ACTIVITY
Which lines of the entries contain the string "parameter"? Copy each of them.

GIVEN DATA

:::

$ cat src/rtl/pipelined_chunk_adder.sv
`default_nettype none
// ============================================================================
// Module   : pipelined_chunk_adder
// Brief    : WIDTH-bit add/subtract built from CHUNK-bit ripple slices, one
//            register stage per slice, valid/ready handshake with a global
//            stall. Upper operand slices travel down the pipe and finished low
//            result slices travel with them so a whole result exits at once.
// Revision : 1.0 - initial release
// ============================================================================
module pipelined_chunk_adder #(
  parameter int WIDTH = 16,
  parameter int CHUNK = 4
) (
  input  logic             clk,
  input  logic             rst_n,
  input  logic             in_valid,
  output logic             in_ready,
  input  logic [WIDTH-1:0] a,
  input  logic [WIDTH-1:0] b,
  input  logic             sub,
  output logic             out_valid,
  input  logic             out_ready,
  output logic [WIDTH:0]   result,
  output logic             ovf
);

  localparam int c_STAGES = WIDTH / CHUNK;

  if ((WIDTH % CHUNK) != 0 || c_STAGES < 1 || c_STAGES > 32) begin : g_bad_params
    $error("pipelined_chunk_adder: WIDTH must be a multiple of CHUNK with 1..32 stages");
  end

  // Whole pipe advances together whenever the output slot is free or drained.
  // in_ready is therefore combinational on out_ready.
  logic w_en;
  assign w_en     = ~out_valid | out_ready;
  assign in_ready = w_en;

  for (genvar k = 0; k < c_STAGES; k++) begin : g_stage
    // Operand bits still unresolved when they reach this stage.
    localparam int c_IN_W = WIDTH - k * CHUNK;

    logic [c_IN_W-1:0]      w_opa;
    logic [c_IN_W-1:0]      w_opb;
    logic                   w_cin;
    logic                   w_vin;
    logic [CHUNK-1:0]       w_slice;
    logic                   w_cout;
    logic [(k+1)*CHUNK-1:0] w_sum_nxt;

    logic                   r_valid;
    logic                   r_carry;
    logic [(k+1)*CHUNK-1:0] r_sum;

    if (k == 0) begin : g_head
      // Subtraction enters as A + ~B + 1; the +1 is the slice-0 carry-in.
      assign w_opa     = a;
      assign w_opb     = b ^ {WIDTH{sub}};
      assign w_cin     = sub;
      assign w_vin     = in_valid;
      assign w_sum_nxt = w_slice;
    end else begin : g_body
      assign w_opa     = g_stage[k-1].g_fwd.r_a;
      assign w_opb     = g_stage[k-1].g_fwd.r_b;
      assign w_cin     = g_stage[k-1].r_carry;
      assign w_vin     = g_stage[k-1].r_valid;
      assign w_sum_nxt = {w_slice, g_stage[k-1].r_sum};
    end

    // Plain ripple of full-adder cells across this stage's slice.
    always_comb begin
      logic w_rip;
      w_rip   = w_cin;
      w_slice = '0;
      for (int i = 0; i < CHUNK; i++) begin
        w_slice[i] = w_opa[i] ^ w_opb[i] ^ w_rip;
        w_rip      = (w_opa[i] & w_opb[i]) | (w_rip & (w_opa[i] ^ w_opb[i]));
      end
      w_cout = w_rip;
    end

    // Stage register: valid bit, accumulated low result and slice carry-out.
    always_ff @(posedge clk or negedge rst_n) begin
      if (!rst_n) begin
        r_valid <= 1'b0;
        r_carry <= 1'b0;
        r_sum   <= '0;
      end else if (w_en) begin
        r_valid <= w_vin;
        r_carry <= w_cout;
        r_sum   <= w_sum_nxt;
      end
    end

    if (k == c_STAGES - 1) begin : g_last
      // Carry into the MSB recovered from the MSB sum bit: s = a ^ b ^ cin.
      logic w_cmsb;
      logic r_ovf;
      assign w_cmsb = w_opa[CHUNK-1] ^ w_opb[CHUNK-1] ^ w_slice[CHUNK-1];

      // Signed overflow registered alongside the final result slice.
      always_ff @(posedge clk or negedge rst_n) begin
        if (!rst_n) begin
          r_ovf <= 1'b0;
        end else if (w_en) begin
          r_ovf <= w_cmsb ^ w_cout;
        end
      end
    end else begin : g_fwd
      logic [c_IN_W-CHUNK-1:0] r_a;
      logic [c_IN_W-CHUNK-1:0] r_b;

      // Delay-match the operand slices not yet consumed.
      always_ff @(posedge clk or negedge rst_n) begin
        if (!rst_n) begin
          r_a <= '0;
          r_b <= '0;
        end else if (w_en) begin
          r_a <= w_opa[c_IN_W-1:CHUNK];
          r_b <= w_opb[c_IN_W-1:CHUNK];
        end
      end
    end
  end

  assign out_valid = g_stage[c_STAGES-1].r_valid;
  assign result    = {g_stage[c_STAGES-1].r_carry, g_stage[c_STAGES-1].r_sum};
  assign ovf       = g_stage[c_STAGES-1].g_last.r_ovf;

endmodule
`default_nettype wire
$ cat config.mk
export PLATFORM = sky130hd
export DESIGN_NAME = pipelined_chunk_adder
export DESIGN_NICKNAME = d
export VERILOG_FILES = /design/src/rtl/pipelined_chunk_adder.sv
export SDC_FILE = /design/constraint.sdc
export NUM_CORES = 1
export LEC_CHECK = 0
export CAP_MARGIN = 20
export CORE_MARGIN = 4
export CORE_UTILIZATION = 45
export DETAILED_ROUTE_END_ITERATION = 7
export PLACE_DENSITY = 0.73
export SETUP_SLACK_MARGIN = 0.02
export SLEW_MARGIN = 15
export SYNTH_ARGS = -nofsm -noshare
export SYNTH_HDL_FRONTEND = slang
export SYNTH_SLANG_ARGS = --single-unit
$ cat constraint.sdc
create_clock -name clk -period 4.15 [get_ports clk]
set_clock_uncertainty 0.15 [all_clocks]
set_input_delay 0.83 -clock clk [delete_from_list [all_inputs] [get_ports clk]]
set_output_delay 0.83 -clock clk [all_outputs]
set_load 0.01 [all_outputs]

:::

COMPLETED EXERCISE
  parameter int WIDTH = 16,
  parameter int CHUNK = 4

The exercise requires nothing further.